図11のスイング機構160では、弾性体61の代わりに前後方向が軸となる円筒形状の凹部161の内部に円柱部材162が左右に回転可能に配設され、その上にスライド機構70が配置されるようになっている。
【0032】
このような構成の乗馬鞍10によれば、馬1の動きや路面状況によって、騎乗者2が上下方向に衝撃を受けそうなときには、弾性部材50の弾性力によって衝撃を吸収し、左右方向に移動する力が加わったときには、スイング機構60,160によって左右に滑り落ちずにスイングして力を逃がし、前後方向に移動する力が加わったときには、スライド機構70によってシート30がスライドして力を逃がすようになっている。これにより、初心者やまだ慣れていない者が騎乗者2のときでも安定して乗馬を行うことができるものである。
【0033】
以上のように、本実施の形態の乗馬鞍10によれば、鞍骨20とシート30の間に当該シート30を弾性力をもって支持する弾性部材50を有しているため、初心者やまだ慣れていない者等が乗馬を行う際に、騎乗時における騎乗者2に対する衝撃を弾性部材50で吸収して緩和して、バランス良く正常な騎乗状態を保つことができる。
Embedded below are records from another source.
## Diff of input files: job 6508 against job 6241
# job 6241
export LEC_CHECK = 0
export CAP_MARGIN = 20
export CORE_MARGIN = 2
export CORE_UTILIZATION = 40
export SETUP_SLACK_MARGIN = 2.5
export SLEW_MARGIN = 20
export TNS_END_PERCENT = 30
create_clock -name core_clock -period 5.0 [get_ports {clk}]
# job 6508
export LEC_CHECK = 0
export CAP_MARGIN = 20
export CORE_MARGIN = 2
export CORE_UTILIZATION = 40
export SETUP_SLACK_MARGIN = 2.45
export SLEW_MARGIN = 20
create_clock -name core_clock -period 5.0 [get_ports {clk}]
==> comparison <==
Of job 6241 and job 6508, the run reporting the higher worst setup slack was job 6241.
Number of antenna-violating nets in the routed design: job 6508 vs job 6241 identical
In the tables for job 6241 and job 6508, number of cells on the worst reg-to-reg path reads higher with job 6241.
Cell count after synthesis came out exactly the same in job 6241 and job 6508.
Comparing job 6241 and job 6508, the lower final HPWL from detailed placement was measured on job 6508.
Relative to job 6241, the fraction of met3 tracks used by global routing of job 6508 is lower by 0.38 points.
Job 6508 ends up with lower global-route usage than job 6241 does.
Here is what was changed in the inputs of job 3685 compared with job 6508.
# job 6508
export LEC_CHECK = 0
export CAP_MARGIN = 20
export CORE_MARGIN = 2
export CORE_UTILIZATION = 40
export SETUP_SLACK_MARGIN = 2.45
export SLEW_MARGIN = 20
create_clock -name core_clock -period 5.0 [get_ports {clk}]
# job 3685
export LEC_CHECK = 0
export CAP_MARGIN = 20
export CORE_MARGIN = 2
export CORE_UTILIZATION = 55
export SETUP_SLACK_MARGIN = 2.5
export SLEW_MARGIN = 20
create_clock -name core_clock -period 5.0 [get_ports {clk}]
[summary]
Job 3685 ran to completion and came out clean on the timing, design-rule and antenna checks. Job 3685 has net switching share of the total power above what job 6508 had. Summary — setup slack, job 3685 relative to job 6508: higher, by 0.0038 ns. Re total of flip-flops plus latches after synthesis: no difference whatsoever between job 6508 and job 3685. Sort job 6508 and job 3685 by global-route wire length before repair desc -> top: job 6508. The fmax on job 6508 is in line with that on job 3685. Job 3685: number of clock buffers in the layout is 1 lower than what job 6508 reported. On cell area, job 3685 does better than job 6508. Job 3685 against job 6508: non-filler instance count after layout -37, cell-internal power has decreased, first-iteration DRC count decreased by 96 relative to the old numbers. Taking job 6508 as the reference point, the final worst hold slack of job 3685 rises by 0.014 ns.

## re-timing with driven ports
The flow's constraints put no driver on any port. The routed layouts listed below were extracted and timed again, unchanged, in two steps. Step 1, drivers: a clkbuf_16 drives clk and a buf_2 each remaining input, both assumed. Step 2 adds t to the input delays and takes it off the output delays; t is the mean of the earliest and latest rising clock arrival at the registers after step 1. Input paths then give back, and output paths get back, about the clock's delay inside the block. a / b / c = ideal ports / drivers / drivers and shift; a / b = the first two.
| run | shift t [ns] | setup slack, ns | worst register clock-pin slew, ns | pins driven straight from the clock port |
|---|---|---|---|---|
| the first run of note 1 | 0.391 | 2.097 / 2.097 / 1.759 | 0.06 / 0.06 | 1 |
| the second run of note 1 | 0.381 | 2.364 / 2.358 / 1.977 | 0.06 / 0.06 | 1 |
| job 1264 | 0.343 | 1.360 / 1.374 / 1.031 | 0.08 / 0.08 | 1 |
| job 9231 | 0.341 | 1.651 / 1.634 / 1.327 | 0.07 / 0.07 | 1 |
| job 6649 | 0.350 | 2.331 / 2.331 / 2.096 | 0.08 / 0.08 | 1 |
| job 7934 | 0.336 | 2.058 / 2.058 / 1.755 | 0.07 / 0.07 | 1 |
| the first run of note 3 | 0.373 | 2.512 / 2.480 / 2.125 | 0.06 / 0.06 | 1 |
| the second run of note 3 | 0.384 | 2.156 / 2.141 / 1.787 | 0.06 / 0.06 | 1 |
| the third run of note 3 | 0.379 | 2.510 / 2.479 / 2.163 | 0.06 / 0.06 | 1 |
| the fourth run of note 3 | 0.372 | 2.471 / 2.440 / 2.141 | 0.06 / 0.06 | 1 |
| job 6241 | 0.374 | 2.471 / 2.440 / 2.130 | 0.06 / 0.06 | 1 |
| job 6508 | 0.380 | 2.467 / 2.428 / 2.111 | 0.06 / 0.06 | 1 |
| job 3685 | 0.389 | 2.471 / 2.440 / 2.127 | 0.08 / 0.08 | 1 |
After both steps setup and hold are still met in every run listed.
その結果、初心者やまだ慣れていない者等であっても、安全に乗馬を行うことができる。
【0034】
また、本実施の形態では、鞍骨20における馬の背の左右両側を前後方向に延びる一対の側骨部21のそれぞれに弾性部材50が複数設けられているため、強い衝撃や複雑な衝撃に対しても対応して衝撃を吸収して緩和することができる。
【0035】
また、本実施の形態では、鞍骨20に対してシート30の前後方向へのスライド移動を許容するスライド機構70を有しているため、特に前後方向の動きに対して、より衝撃を吸収して緩和することができる。
【0036】
また、本実施の形態では、鞍骨20に対してシート30の左右方向へのスイング移動を許容すると共にスライド移動を規制するスイング機構60を有しているため、特に左右方向の動きに対して、より衝撃を吸収して緩和することができる。
【0037】
なお、以上説明した実施の形態は、本発明の理解を容易にするために記載されたものであって、本発明を限定するために記載されたものではない。
【0038】
例えば、前記した実施の形態では、乗馬鞍10自体が弾性部材50を有する構成を例に説明したが、これに限るものではなく、例えば従来の乗馬鞍に被せる乗馬鞍用シート(図示省略)に対して、鞍骨20に弾性力をもって当接する弾性部材50を有する構成を有していても良い。またさらに、この乗馬鞍用シートにスイング機構60,160やスライド機構70を備えていて、下方の乗馬鞍に当接するように構成されていても良い。
【0039】
このような乗馬鞍用シートによれば、乗馬鞍に被せる乗馬鞍用シートが、鞍骨に対して弾性力をもって当接する弾性部材50を有しているため、初心者やまだ慣れていない者等が乗馬を行う際に、騎乗時における騎乗者に対する衝撃を弾性部材で吸収して緩和して、バランス良く正常な騎乗状態を保つことができる。その結果、初心者やまだ慣れていない者等であっても、安全に乗馬を行うことができる。さらに、乗馬鞍に被せるシートであるため、既存の乗馬鞍に被せることで、簡単かつ低コストで騎乗者に対する衝撃を吸収して緩和させることができる。
【符号の説明】
【0040】
1 馬
2 騎乗者
3 騎乗部
4 足
10 乗馬鞍
20 鞍骨
21 側骨部
22 前骨部
23 後骨部
24 中間骨部
25 取付部材
30 シート
40 鐙
50 弾性部材
60,160 スイング機構
61 弾性体
62 板部材
70 スライド機構
71 支柱
72 ローラ
73 箱体
80 腹帯托革
110 乗馬鞍用シート
161 支持部
162 円柱体
【要約】 (修正有)
【課題】初心者やまだ慣れていない者等が乗馬を行う際に、騎乗者が受ける衝撃を緩和してバランス良く正常な騎乗状態を保つことができ、安全に乗馬を行うことができる乗馬鞍及び乗馬鞍に被せて使用する乗馬鞍用シートを提供する。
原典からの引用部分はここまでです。